Foodie: I’m not sure. Is it supposed to take like Campbell’s tomato soup?
The Beast chose frog legs with heavenly potato gnocchi and pumpkin oil. Brie had the an almond crusted foie gras terrine which was lovely. Okay, I’m fibbing. It was all gelatinous and tasted like glue. I was just trying so damned hard to enjoy and memorize everything I put into my mouth. I faired much better with my main: a duo of dry aged black angus beef; the first component was a red wine braised short rib with sunchokes and the second was a seared rib eye with hazelnut-potato croquette. The beast chose milk-fed veal with chanterelles, served with endives, sweetbread tourte, and tête de veau. (I don’t know what the fuck any of that means either.) And Brie went light with her choice of the pan-roasted halibut with pine nut & grape chutney, celery and verjus.
I should also mention that other courses (two, I think) magically appeared on our table. I’d like to tell you what they were in detail, but the mix of champagne, the pre-dinner cocktails at The Rainbow Room of 30 Rockefeller, and the two bottles of wine clouded my memory. I do remember a singular raviolo that might have been the most flavourful bit of the entire meal. These extra courses were most likely a result of sweet Brie’s connections, however I like to entertain the thought that our wide-eyed optimism played a part too. For the record, we DID NOT behave like tourists. (Yes, I did take pictures, but I did it discreetly.)

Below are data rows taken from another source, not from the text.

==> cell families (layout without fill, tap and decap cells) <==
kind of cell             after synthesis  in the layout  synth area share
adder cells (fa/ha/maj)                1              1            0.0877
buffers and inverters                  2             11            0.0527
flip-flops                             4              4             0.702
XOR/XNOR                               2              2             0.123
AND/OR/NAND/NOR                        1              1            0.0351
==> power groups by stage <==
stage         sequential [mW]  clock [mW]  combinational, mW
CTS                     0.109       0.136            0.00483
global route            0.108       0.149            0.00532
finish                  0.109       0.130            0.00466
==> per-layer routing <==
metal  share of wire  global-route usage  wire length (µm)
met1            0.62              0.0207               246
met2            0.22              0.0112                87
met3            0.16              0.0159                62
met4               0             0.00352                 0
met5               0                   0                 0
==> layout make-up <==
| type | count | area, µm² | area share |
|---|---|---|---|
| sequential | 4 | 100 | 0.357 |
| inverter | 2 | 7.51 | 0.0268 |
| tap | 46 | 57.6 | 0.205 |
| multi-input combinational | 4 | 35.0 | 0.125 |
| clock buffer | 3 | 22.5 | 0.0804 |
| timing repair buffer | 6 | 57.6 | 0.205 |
<file path="design.v">
`timescale 1ns / 1ps
module RAM(i_clk, i_rst,  i_addr, i_write_data,i_write_en, o_read_data);
parameter DATA_W = 8;
parameter SIZE = 8;
parameter ADDR_W = 3;
input i_clk, i_rst, i_write_en;
input [ADDR_W-1:0] i_addr;
input [DATA_W-1:0] i_write_data;
output reg [DATA_W-1:0] o_read_data;
reg [DATA_W-1:0] mem[0:SIZE-1]; 
integer i;
always @(posedge i_clk) begin
              if(i_rst) begin
                             for (i=0; i<SIZE;i=i+1) begin
                                           mem[i] <= 0;
                             end
              end
              else begin
              if(i_write_en)
                mem[i_addr] <= i_write_data;
                else
                o_read_data<=mem[i_addr];
                             end
              end
endmodule      
</file>
module RegisterNbit(D, Q,  L, R, clock);
	parameter N = 4;  
	output reg [N-1:0]Q;  
	input [N-1:0]D;  
	input L;  
	input R;  
	input clock;  
	always @(posedge clock or posedge R) begin
		if(R)
			Q <= 0;
		else if(L)
			Q <= D;
		else
			Q <= Q;
	end
endmodule
module Decoder1to2(m, S, en);
	input S;  
	input en;  
	output [1:0]m;  
	assign m[0] = ~S&en;
	assign m[1] = S&en;
endmodule
module Mux2to1Nbit(o, i1,i2, s);
   input [3:0] i1,i2;
   input  s;
   output reg  [3:0] o;
always @(s or i1 or i2)
begin
   case (s)
      1'b0 : o = i1;
      1'b1 : o = i2;
      default : o = 4'b0;
   endcase
end
endmodule
### run.sh
#!/bin/bash
# OpenROAD 26Q1-2900-gdf79404cd8, Yosys 0.63+post, stock flow scripts
make -C /OpenROAD-flow-scripts/flow DESIGN_CONFIG=/design/flow/config.mk WORK_HOME=/design/flow/orfs finish
### config.mk
export PLATFORM = sky130hd
export DESIGN_NAME = RegisterFile
export DESIGN_NICKNAME = RegisterFile
export VERILOG_FILES = /design/flow/design.v
export SDC_FILE = /design/flow/constraint.sdc
export NUM_CORES = 4
export LEC_CHECK = 1
export CORE_AREA = 10 10 70 70
export DIE_AREA = 0 0 80 80
### constraint.sdc
current_design RegisterFile

set clk_period 1.6
set clk_io_pct 0.2

create_clock -name clk0 -period $clk_period [get_ports {clk}]

set non_clock_inputs [all_inputs -no_clocks]
set_input_delay [expr $clk_period * $clk_io_pct] -clock clk0 $non_clock_inputs
set_output_delay [expr $clk_period * $clk_io_pct] -clock clk0 [all_outputs]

Dessert is, and was, an utter blur. I know I chose a manjari chocolate bombe with Guiness foam and toasted almond ice cream. I can’t tell you what the Beast and Brie had. There was also a very special dessert platter filled with sweet little squares. It was a very impressive display of sugar, but in terms of taste, a bit underwhelming.
Dessert at Daniel
Jellies and Other Delights
Okay, okay, Daniel was amazing. But for just under a $1000 for the three of us, I wanted mouth fireworks. I wanted angels flying to and fro between the chandeliers, farting out perfectly airy meringues. I wanted to never forget the sensations of each course. While the amounts of alcohol consumed surely played a part in me forgetting flavours, I think it has more to do with expectations. If you eat like that once a week, I think you’d be more inclined to to sit back, relax, and enjoy the spectacle of both the scene and the food. But if like both the Beast and me, it’s your first and last visit to such a fine establishment,
I think you need those farting angels.